# [What you should do]
Of the lines in the data below, write out exactly those from the one holding "post-place-cells: 729" through the one holding "run 2 against", both included.
=== Records ===
==> config.mk <==
export PLATFORM = sky130hd
export DESIGN_NAME = pipe_skid_stage
export DESIGN_NICKNAME = d
export VERILOG_FILES = /design/src/rtl/pipe_pkg.sv /design/src/rtl/sat_counter.sv /design/src/rtl/pipe_skid_stage.sv
export SDC_FILE = /design/constraint.sdc
export NUM_CORES = 1
export LEC_CHECK = 0
export ABC_AREA = 0
export BUFFER_PORTS_ARGS = -buffer_cell sky130_fd_sc_hd__buf_2
export CORE_MARGIN = 3
export CORE_UTILIZATION = 35
export CTS_CLUSTER_DIAMETER = 30
export DETAILED_ROUTE_END_ITERATION = 7
export PLACE_DENSITY = 0.53
export SYNTH_ARGS = -nofsm -noshare
export SYNTH_HDL_FRONTEND = slang
export SYNTH_SLANG_ARGS = --single-unit
==> constraint.sdc <==
create_clock -name clk -period 2.1 [get_ports clk]
set_input_delay 0.105 -clock clk [delete_from_list [all_inputs] [get_ports clk]]
set_output_delay 0.105 -clock clk [all_outputs]
set_load 0.02 [all_outputs]
==> src/rtl/pipe_pkg.sv <==
// pipe_pkg: shared state encoding and default widths for the pipeline skid stage
package pipe_pkg;
    typedef enum logic [1:0] {EMPTY = 2'd0, ONE = 2'd1, FULL = 2'd2} state_t;
    localparam int DATA_W_DEF = 96;
    localparam int CNT_W_DEF = 16;
endpackage

==> src/rtl/sat_counter.sv <==
// sat_counter: saturating up-counter with synchronous clear
module sat_counter #(
    parameter int W = 16
) (
    input  logic         clk,
    input  logic         clr,
    input  logic         inc,
    output logic [W-1:0] q
);
    always_ff @(posedge clk)
        if (clr) q <= '0;
        else if (inc && !(&q)) q <= q + 1'b1;
endmodule
## src/rtl/bram_req_master.sv

```systemverilog
// Burst initiator for the single-port BRAM request/done protocol.
// Accepts one read or write burst command, issues one word request at a time
// (one outstanding request), streams write data in and read data out, and
// reports completion with an error flag when the controller fails to answer.
//
// Ports:
//   clk, reset                     clock (posedge), asynchronous active-high reset
//   cmd_valid/cmd_ready            command handshake
//   cmd_write, cmd_addr, cmd_len   burst direction, start address, word count (0 = no-op)
//   cmd_done, cmd_err              one-cycle completion pulse, error (timeout) flag
//   wr_data/wr_valid/wr_ready      write word stream
//   rd_data/rd_valid               registered read word and its one-cycle strobe
//   mem_req, mem_access            request strobe and direction (1 = write) to controller
//   mem_addr_in, mem_data_in       request address and write data
//   mem_data_out, mem_done         read data and acknowledge from controller
module bram_req_master #(
    parameter int unsigned DATA_WIDTH = 32,
    parameter int unsigned ADDR_WIDTH = 32,
    parameter int unsigned SIZE       = 1000,
    parameter int unsigned LEN_WIDTH  = 8,
    parameter int unsigned TIMEOUT    = 15
) (
    input  logic                  clk,
    input  logic                  reset,
    input  logic                  cmd_valid,
    output logic                  cmd_ready,
    input  logic                  cmd_write,
    input  logic [ADDR_WIDTH-1:0] cmd_addr,
    input  logic [LEN_WIDTH-1:0]  cmd_len,
    output logic                  cmd_done,
    output logic                  cmd_err,
    input  logic [DATA_WIDTH-1:0] wr_data,
    input  logic                  wr_valid,
    output logic                  wr_ready,
    output logic [DATA_WIDTH-1:0] rd_data,
    output logic                  rd_valid,
    output logic                  mem_req,
    output logic                  mem_access,
    output logic [ADDR_WIDTH-1:0] mem_addr_in,
    output logic [DATA_WIDTH-1:0] mem_data_in,
    input  logic [DATA_WIDTH-1:0] mem_data_out,
    input  logic                  mem_done
);

    localparam int unsigned TIMER_WIDTH = $clog2(TIMEOUT + 1);

    typedef enum logic [1:0] {
        IDLE  = 2'd0,
        ISSUE = 2'd1,
        WAIT  = 2'd2,
        DONE  = 2'd3
    } state_t;

    state_t                 state;
    state_t                 state_next;

    logic                   write_q;
    logic [ADDR_WIDTH-1:0]  addr_q;
    logic [LEN_WIDTH-1:0]   remaining_q;
    logic [TIMER_WIDTH-1:0] timer_q;
    logic [DATA_WIDTH-1:0]  wdata_q;

    logic                   timer_expired;
    logic                   last_word;

    assign timer_expired = (timer_q == TIMER_WIDTH'(TIMEOUT - 1));
    assign last_word     = (remaining_q == LEN_WIDTH'(1));

    // Direction and address are held in registers so they stay stable all burst.
    assign mem_access  = write_q;
    assign mem_addr_in = addr_q;

    // State register
    always_ff @(posedge clk or posedge reset) begin
        if (reset) begin
            state <= IDLE;
        end else begin
            state <= state_next;
        end
    end

    // Next-state logic
    always_comb begin
        state_next = state;
        case (state)
            IDLE: begin
                if (cmd_valid) begin
                    state_next = (cmd_len == '0) ? DONE : ISSUE;
                end
            end
            ISSUE: begin
                // A write with no data available stalls here; no timeout accrues.
                if (!write_q || wr_valid) begin
                    state_next = WAIT;
                end
            end
            WAIT: begin
                if (mem_done) begin
                    state_next = last_word ? DONE : ISSUE;
                end else if (timer_expired) begin
                    state_next = DONE;
                end
            end
            DONE: begin
                state_next = IDLE;
            end
            default: begin
                state_next = IDLE;
            end
        endcase
    end

    // Output logic; mem_req is decoded from state so reset drops it at once.
    always_comb begin
        cmd_ready   = 1'b0;
        wr_ready    = 1'b0;
        mem_req     = 1'b0;
        mem_data_in = wdata_q;
        case (state)
            IDLE: begin
                cmd_ready = 1'b1;
            end
            ISSUE: begin
                if (write_q) begin
                    wr_ready    = 1'b1;
                    mem_req     = wr_valid;
                    mem_data_in = wr_data;
                end else begin
                    mem_req = 1'b1;
                end
            end
            default: begin
            end
        endcase
    end

    // Burst bookkeeping, timeout timer and registered status/read outputs
    always_ff @(posedge clk or posedge reset) begin
        if (reset) begin
            write_q     <= 1'b0;
            addr_q      <= '0;
            remaining_q <= '0;
            timer_q     <= '0;
            wdata_q     <= '0;
            rd_data     <= '0;
            rd_valid    <= 1'b0;
            cmd_done    <= 1'b0;
            cmd_err     <= 1'b0;
        end else begin
            rd_valid <= 1'b0;
            cmd_done <= (state == DONE);
            case (state)
                IDLE: begin
                    if (cmd_valid) begin
                        write_q     <= cmd_write;
                        addr_q      <= cmd_addr;
                        remaining_q <= cmd_len;
                        cmd_err     <= 1'b0;
                        timer_q     <= '0;
                    end
                end
                ISSUE: begin
                    timer_q <= '0;
                    if (write_q && wr_valid) begin
                        wdata_q <= wr_data;
                    end
                end
                WAIT: begin
                    if (mem_done) begin
                        timer_q     <= '0;
                        remaining_q <= remaining_q - LEN_WIDTH'(1);
                        addr_q      <= (addr_q == ADDR_WIDTH'(SIZE - 1)) ? '0
                                                                         : addr_q + ADDR_WIDTH'(1);
                        if (!write_q) begin
                            rd_data  <= mem_data_out;
                            rd_valid <= 1'b1;
                        end
                    end else if (timer_expired) begin
                        // Abort: remaining words are dropped.
                        timer_q <= '0;
                        cmd_err <= 1'b1;
                    end else begin
                        timer_q <= timer_q + TIMER_WIDTH'(1);
                    end
                end
                default: begin
                end
            endcase
        end
    end

endmodule

```

## config.mk

```make
export PLATFORM = sky130hd
export DESIGN_NAME = bram_req_master
export DESIGN_NICKNAME = d
export VERILOG_FILES = /design/src/rtl/bram_req_master.sv
export SDC_FILE = /design/constraint.sdc
export NUM_CORES = 1
export LEC_CHECK = 0
export CAP_MARGIN = 5
export CORE_MARGIN = 2
export CORE_UTILIZATION = 58
export CTS_CLUSTER_DIAMETER = 40
export DETAILED_ROUTE_END_ITERATION = 6
export DONT_BUFFER_PORTS = 1
export PLACE_DENSITY = 0.74
export SYNTH_ARGS = -nofsm -noshare
export SYNTH_HDL_FRONTEND = slang
export SYNTH_SLANG_ARGS = --single-unit
```

## constraint.sdc

```tcl
create_clock -name clk -period 5.9 [get_ports clk]
set_input_delay 0.295 -clock clk [delete_from_list [all_inputs] [get_ports clk]]
set_output_delay 0.295 -clock clk [all_outputs]
set_load 0.02 [all_outputs]
```

==> results of run 1 <==
-- flip-flops by register name, indices dropped and copies added (netlist names) --
signal,flops
timer_q,4
mem_access,1
cmd_err,1
wdata_q,32
rd_valid,1
remaining_q,8
rd_data,32
mem_addr_in,32
cmd_done,1
state,2
-- worst reg2reg max path, stage by stage, from the launching register on --
cell	delay (ps)
dfrtp_1	540
nand3b_1	200
clkinv_1	820
nand2_1	930
buf_16	240
mux2_2	370
-- area by class of cell --
cell class	instances	area [µm²]	area share
Multi-Input combinational cell	454	2882	0.3824
Sequential cell	114	2853	0.3785
Timing Repair Buffer	92	923.4	0.1225
Clock buffer	20	445.4	0.05911
Clock inverter	12	181.4	0.02407
Tap cell	133	166.4	0.02208
Inverter	22	85.08	0.01129
-- cells in the mapped netlist (all sizes together) (4+ instances only) --
| library cell | n | area share |
|---|---|---|
| nand2 | 139 | 0.088 |
| dfrtp | 114 | 0.48 |
| mux2 | 66 | 0.12 |
| a21oi | 31 | 0.026 |
| nor2 | 29 | 0.018 |
| o21ai | 28 | 0.024 |
| clkbuf | 26 | 0.017 |
| inv | 21 | 0.013 |
| nand3 | 17 | 0.016 |
| o22ai | 15 | 0.016 |
| buf | 12 | 0.010 |
| nor3 | 12 | 0.010 |
| nor4 | 12 | 0.013 |
| a22o | 11 | 0.016 |
| and3 | 9 | 0.0095 |
| o31a | 8 | 0.012 |
| nand4 | 7 | 0.0084 |
| o41ai | 7 | 0.010 |
| a22oi | 6 | 0.0076 |
| and4 | 6 | 0.0097 |
| ha | 5 | 0.011 |
| or3 | 5 | 0.0053 |
| or4 | 5 | 0.0063 |
| a32o | 4 | 0.0067 |
-- where the power goes --
| group | switching (µW) | total, µW | internal [µW] |
|---|---|---|---|
| logic | 899 | 1500 | 603 |
| clock network | 365 | 1070 | 709 |
| registers | 699 | 1850 | 1150 |
| total | 1960 | 4430 | 2470 |
-- logic make-up (layout without fill, tap and decap cells) --
group                    Yosys count  in the layout
AND/OR/NAND/NOR                  258            258
AO/OA/AOI/OAI                    124            124
flip-flops                       114            114
multiplexers                      67             67
buffers and inverters             60            146
adder cells (fa/ha/maj)            5              5
-- through the flow --
step | hold slack [ps] | total power (µW) | util | area, µm² | worst slack (ps)
finish | 14.91 | 4429 | 0.7640 | 7536 | 2679
global route | 14.30 | 4700 | 0.7640 | 7536 | 2498
CTS | 2.990 | 4403 | 0.7612 | 7508 | 2440
detailed placement | 227.9 | 3261 | 0.6114 | 6031 | 2483
global placement | 219.9 | 3181 | 0.6114 | 6031 | 2646
floorplan | 398.6 | 2930 | - | 5957 | 2589
-- what timing repair did --
item,in CTS,in global routing
buffers inserted,0,0
setup endpoints to repair,0,0
hold endpoints to repair,125,0
hold buffers,85,0
-- final timing paths --
check                                  from             end  slack (ps)  cells after the start
worst max register to register     state[1]      wdata_q[0]        2680                      5
max in group asynchronous             reset  mem_addr_in[9]        4280                      3
worst min register to register  wdata_q[25]     wdata_q[25]         500                      1
worst min-delay path            cmd_addr[8]  mem_addr_in[8]          10                      2
min in group asynchronous             reset      rd_data[3]         290                      2
worst max-delay path               state[1]      wdata_q[0]        2680                      5
-- layer usage --
layer  vias up  GRT usage  routed length, µm
met3        44     0.1014               1488
met4         0     0.1257                419
met5         -          0                  0
li1       2406          -                  -
met1      2550     0.3743               6568
met2       301     0.4899               7986
==> flow_summary.yaml, run 1 <==
logic_synthesis:
  yosysWarnings: 0
  syn_area_um2: 5957
  synth.avg_cell_area_um2: 9.486
  synthArstFlopShare: 1.000
  synth_edf_count: 0
  syn-num-nets: 743
  yosysUniqueCellTypes: 52
  synth_top_family_by_area: "simple AND/OR/NAND/NOR gates"
  yosys_register_bits: 114
  synth_fa_ha_area_frac: 0.01050
  synth-xor-area-share: 0
  ys.flop_type: "dfrtp_1"
  synth_mux_area_frac: 0.1264
  seq_area_frac_synth: 0.4789
  netlist_instances: 628
  synth_compound_area_frac: 0.1376
  synth_simple_gate_area_frac: 0.2058
finish:
  drive_gt1_frac: 0.1611
  n_fill_cell: 665
  diodes: 0
  final_cell_mix: "139 x nand2_1, 114 x dfrtp_1, 85 x dlygate4sd3_1, 66 x mux2_2, 31 x a21oi_1"
  final_common_cell: "nand2_1"
  final_nets: 816
  instances_no_fill: 847
  areaGrowthSynthToFinish_pct: 26.51
cts:
  cts_buffers: 17
  cts_tree: "built"
  cts_root_buffer: "clkbuf_8"
  numClockSinks: 114
  htree_levels: 4
  clk_latency_ps: 520
  clock_path_buffers: 2
  clk_pin_slew_worst_paths_ps: 60
  cts-resized-gates: 0
sta:
  setup_violations: 0
  clock_skew_ps: 8.776
  fin_crit_sh: 0.5460
  hold_viol: 0
  setup_tns_ps: 0
  maxSlewViolCount: 0
  fmax_ghz: 0.3104
  slew_headroom: 0.2738
  tightest_slew_ps: 1087
  post-route-min-period_ps: 3221
  rsz0062_at_grt: "false"
routing:
  route.detailed.drc: 0
  firstDrtPassIters: 5
  drtIter0Drc: 604
  ant_nets: 0
  wl_mm: 16.46
  wl_per_cell_um: 19.44
  routed_via_density: 6.259
  routed-via-count: 5301
critical_path:
  critical-path-top-delay-family: "simple AND/OR/NAND/NOR gates"
  crit_buf_inv: 2
  cp.required_ps: 6300
  critical_path_class: "register to register"
  crit_chain: "nand3b_1 -> clkinv_1 -> nand2_1 -> buf_16 -> mux2_2"
  crit_slowest_cell: "nand2_1"
  slowest_delay_ps: 930
  cp_max_fo: 34
  cp-end-kind: "register"
  worstSetupStartpointType: "register"
  worstPathArrival_ps: 3620
floorplanning:
  rows: 36
  die_height_um: 105.3
  io_pins: 213
  fp.dieW_um: 105.3
  dieArea_um2: 11100
  start_util: 0.6039
  core_area_um2: 9864
place:
  gp_congestion: 0.8270
  post-place-cells: 729
  port_buffers: 0
  detailed_place_hpwl_mm: 10.16
job:
  cap_violations: 0
grt:
  first_global_vias: 5290
  antenna_found_initial: 0
  grt_max_degree: 74
  grt_pass1_wl_mm: 26.74
  overflow: 0
  grt.total_usage: 0.3037
outcome:
  outcome: "finished, final reports clean"
hold_path:
  hp-class: "input port to register"
power:
  power_density_nw_per_um2: 587.7
  total_leakage_power_uw: 0.003269
  irDropWorstVdd_mv: 0.3993
Note: power is estimated with default switching activity, not from simulation.
==> inputs of run 2 (changes only) <==
==> constraint.sdc (replaced) <==
create_clock -name clk -period 3.2 [get_ports clk]
set_input_delay 0.16 -clock clk [delete_from_list [all_inputs] [get_ports clk]]
set_output_delay 0.16 -clock clk [all_outputs]
set_load 0.02 [all_outputs]
==> run 2 against run 1 <==
Effect of this change: the flow now finishes with violations (design-rule violations); clock skew rose by 8.3 ps; register-to-register slack got worse by 2200 ps; critical path depth is 2 higher; wire length increased by 4.9%; maximum frequency is 19% higher; first-iteration DRC count shrank 28%; clock power is 64% higher; critical endpoint is now mem_addr_in[15]; highest routed layer unchanged.
==> flow_summary.yaml, run 2 (same netlist as run 1, synthesis figures left out) <==
grt:
  grt_pass1_wl_mm: 27.90
  grt_max_degree: 65
  overflow: 0
  first_global_vias: 5641
  grt.total_usage: 0.3156
  antenna_found_initial: 0
place:
  detailed_place_hpwl_mm: 10.32
  port_buffers: 0
  gp_congestion: 0.8807
power:
  total_leakage_power_uw: 0.003380
  power_density_nw_per_um2: 1040
  irDropWorstVdd_mv: 0.6544
cts:
  cts_root_buffer: "clkbuf_8"
  post_cts_buffers: 0
  clk_pin_slew_worst_paths_ps: 50
  cts_tree: "built"
  cts_buffers: 17
  clock_path_buffers: 2
  numClockSinks: 114
  clk_latency_ps: 510
  htree_levels: 4
critical_path:
  critical_path_class: "register to register"
  worstSetupStartpointType: "register"
  cp-end-kind: "register"
  cp.required_ps: 3580
  crit_start: "mem_addr_in[0]"
  cp_max_fo: 16
  rr_startpoint: "mem_addr_in[0]"
  worstPathArrival_ps: 3090
finish:
  final_cell_mix: "139 x nand2_1, 114 x dfrtp_1, 111 x dlygate4sd3_1, 66 x mux2_2, 31 x a21oi_1"
  diodes: 0
  final_core_util: 0.7868
  n_fill_cell: 613
  areaGrowthSynthToFinish_pct: 30.29
  final_nets: 850
  multi_input_area_um2: 2882
  final_common_cell: "nand2_1"
  layout.area.seq_um2: 2853
  drive_gt1_frac: 0.1618
hold_path:
  hp-start: "cmd_len[4]"
  hp-class: "input port to register"
floorplanning:
  fp.dieW_um: 105.3
  dieArea_um2: 11100
  rows: 36
  die_height_um: 105.3
  core_area_um2: 9864
  start_util: 0.6039
  io_pins: 213
routing:
  routed_via_density: 6.169
  route.detailed.drc: 1
  firstDrtPassIters: 7
  drt-met1-wl_mm: 6.678
  wl_per_cell_um: 19.60
  routed-via-count: 5435
  top_layer_used: "met4"
  wl_mm: 17.27
  wl_met3_mm: 1.382
  drtIter0Drc: 436
  wl_met2_mm: 8.932
  ant_nets: 0
sta:
  slew_headroom: 0.4696
  hold_viol: 0
  clock_skew_ps: 17.06
  maxSlewViolCount: 0
  rsz0062_at_grt: "false"
  setup_violations: 0
  setup_tns_ps: 0
  post-route-min-period_ps: 2704
  fmax_ghz: 0.3699
  fin_crit_sh: 0.8449
  tightest_slew_ps: 795.6
job:
  cap_violations: 0
outcome:
  violations: "design-rule violations"
  outcome: "complete, but fails checks"
[run 2: cell types whose count changed in the layout (fill, tap and decap cells not counted), sizes merged]
cell	change
bufinv	-2
buf	+8
dlygate4sd3	+26
clkinv	+2
clkinvlp	-1
clkbuf	+1
[run 2: power by group]
part           switching, µW  internal [µW]  leakage, µW  total (µW)
Clock                    646           1120     0.000267        1760
Sequential              1300           2130      0.00139        3430
Combinational           1710           1160      0.00173        2870
[run 2: final cells by class]
cell class / count / area share
Timing Repair Buffer: 126 / 0.1577
Clock buffer: 21 / 0.05659
Sequential cell: 114 / 0.3676
Clock inverter: 11 / 0.01451
Inverter: 22 / 0.01096
Tap cell: 133 / 0.02144
Multi-Input combinational cell: 454 / 0.3713
[run 2: repair_timing]
item | in CTS | in global routing
gates resized for setup | 0 | 0
hold endpoints to repair | 174 | 0
hold buffers | 111 | 0
[run 2: worst max-delay path: stages (launching register included)]
cell	delay [ps]
dfrtp_1	530
ha_1	310
nor4b_1	330
nand4_1	230
o31ai_4	550
buf_4	270
o41ai_1	100
a22o_1	250
[run 2: routing by layer]
| metal | GRT usage | vias up |
|---|---|---|
| li1 | - | 2470 |
| met1 | 0.3764 | 2659 |
| met2 | 0.5475 | 280 |
| met3 | 0.08658 | 26 |
| met4 | 0.1105 | 0 |
| met5 | 0 | - |
[run 2: through the flow]
step | area (µm²) | hold WS, ps | total power [µW] | worst slack, ps | std cells
final | 7761 | 78.48 | 8068 | 496.4 | 881
after global routing | 7761 | 73.27 | 8527 | 295.5 | 881
after CTS | 7761 | 61.91 | 7953 | 545.7 | 881
after detailed placement | 6098 | 240.9 | 6051 | 553.4 | 738
after global placement | 6098 | 219.4 | 5923 | 639.5 | 738
after floorplan | 5957 | 263.6 | 5401 | 24.29 | 628
[run 2: worst paths after layout]
kind | to | slack, ps | cells after the start
max | mem_addr_in[15] | 500 | 7
min | state[1] | 80 | 4
max reg2reg | mem_addr_in[15] | 500 | 7
min reg2reg | wdata_q[14] | 510 | 1
max in group asynchronous | cmd_err | 2020 | 3
min in group asynchronous | rd_data[8] | 290 | 2
==> inputs of run 3 (changes only) <==
==> constraint.sdc (replaced) <==
create_clock -name clk -period 2.5 [get_ports clk]
set_input_delay 0.125 -clock clk [delete_from_list [all_inputs] [get_ports clk]]
set_output_delay 0.125 -clock clk [all_outputs]
set_load 0.02 [all_outputs]
==> run 3 against run 2 <==
Effect of this change: flip-flop and latch count unchanged; largest cell class unchanged; critical path depth decreased by 2; global-route usage grew 3.0 points; worst setup slack worse by 370 ps; the flow now finishes without violations; maximum frequency is 14% higher; critical path type unchanged; power up 36%; wire length is 9.3% higher; die area unchanged.
==> flow_summary.yaml, run 3 (same netlist as run 1, synthesis figures left out) <==
sta:
  maxSlewViolCount: 0
  tightest_slew_ps: 708.7
  setup_tns_ps: 0
  clock_skew_ps: 9.744
  rsz0062_at_grt: "false"
  post-route-min-period_ps: 2372
  fmax_ghz: 0.4216
  slew_headroom: 0.5265
  hold_viol: 0
  setup_violations: 0
  fin_crit_sh: 0.9488
critical_path:
  worstPathArrival_ps: 2830
  critical_path_class: "register to register"
  cp_max_fo: 9
  cp-end-kind: "register"
  r2r_end: "mem_addr_in[31]"
  crit_chain: "and4_4 -> nand3_4 -> or3_1 -> or4b_1 -> nand3_1"
  crit_slowest_cell: "dfrtp_1"
  crit_path_end: "mem_addr_in[31]"
  worstSetupStartpointType: "register"
  slowest_delay_ps: 620
  reg2reg_depth: 5
  rrSetupSlack_ps: 130
  rr_startpoint: "mem_addr_in[14]"
  crit_start: "mem_addr_in[14]"
  cp.required_ps: 2960
place:
  detailed_place_hpwl_mm: 10.81
  port_buffers: 0
  gp_congestion: 0.9046
cts:
  cts-resized-gates: 0
  cts_buffers: 17
  clock_path_buffers: 2
  clk_pin_slew_worst_paths_ps: 60
  numClockSinks: 114
  cts_tree: "built"
  htree_levels: 4
  clk_latency_ps: 520
  cts_root_buffer: "clkbuf_8"
routing:
  route.detailed.drc: 0
  firstDrtPassIters: 5
  ant_nets: 0
  routed_via_density: 6.202
  wl_per_cell_um: 20.69
  wl_mm: 18.87
  routed-via-count: 5656
  drtIter0Drc: 528
floorplanning:
  core_area_um2: 9864
  rows: 36
  fp.dieW_um: 105.3
  io_pins: 213
  start_util: 0.6039
  dieArea_um2: 11100
  die_height_um: 105.3
power:
  total_leakage_power_uw: 0.003545
  pwr-share-seq: 0.357
  pwr-share-comb: 0.422
  power_density_nw_per_um2: 1364
  total_power_uw: 10970
  irDropWorstVdd_mv: 0.9104
  clkPwrFrac: 0.221
  switching_power_uw: 4964
  sw_frac_of_total: 0.4525
  p_int_uw: 6006
grt:
  grt_pass1_wl_mm: 30.02
  antenna_found_initial: 0
  overflow: 0
  grt.total_usage: 0.3456
  grt_max_degree: 115
  first_global_vias: 5832
outcome:
  outcome: "finished, final reports clean"
finish:
  areaGrowthSynthToFinish_pct: 35.06
  final_cell_mix: "139 x nand2_1, 114 x dfrtp_1, 111 x dlygate4sd3_1, 66 x mux2_2, 45 x buf_4"
  final_common_cell: "nand2_1"
  diodes: 0
  drive_gt1_frac: 0.1990
  final_nets: 881
job:
  cap_violations: 0
hold_path:
  hp-class: "input port to register"
-- run 3: cell count changes in the layout (fill, tap and decap cells not counted), sizes merged --
cell      change
buf          +31
clkbuf        -2
clkinv        -5
clkinvlp      +2
inv           +5
-- run 3: stage by stage --
step / setup WS (ps) / utilization / cells / hold slack, ps / cell area, µm²
CTS: 164.0 / 0.8156 / 912 / 7.373 / 8045
finish: 128.1 / 0.8156 / 912 / 10.29 / 8045
detailed placement: 157.4 / 0.6432 / 769 / 242.9 / 6345
global placement: 210.2 / 0.6432 / 769 / 223.4 / 6345
global route: 35.73 / 0.8156 / 912 / 11.86 / 8045
floorplan: 318.0 / - / 628 / 228.6 / 5961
===
# [Task answer]
  post-place-cells: 729
  port_buffers: 0
  detailed_place_hpwl_mm: 10.16
job:
  cap_violations: 0
grt:
  first_global_vias: 5290
  antenna_found_initial: 0
  grt_max_degree: 74
  grt_pass1_wl_mm: 26.74
  overflow: 0
  grt.total_usage: 0.3037
outcome:
  outcome: "finished, final reports clean"
hold_path:
  hp-class: "input port to register"
power:
  power_density_nw_per_um2: 587.7
  total_leakage_power_uw: 0.003269
  irDropWorstVdd_mv: 0.3993
Note: power is estimated with default switching activity, not from simulation.
==> inputs of run 2 (changes only) <==
==> constraint.sdc (replaced) <==
create_clock -name clk -period 3.2 [get_ports clk]
set_input_delay 0.16 -clock clk [delete_from_list [all_inputs] [get_ports clk]]
set_output_delay 0.16 -clock clk [all_outputs]
set_load 0.02 [all_outputs]
==> run 2 against run 1 <==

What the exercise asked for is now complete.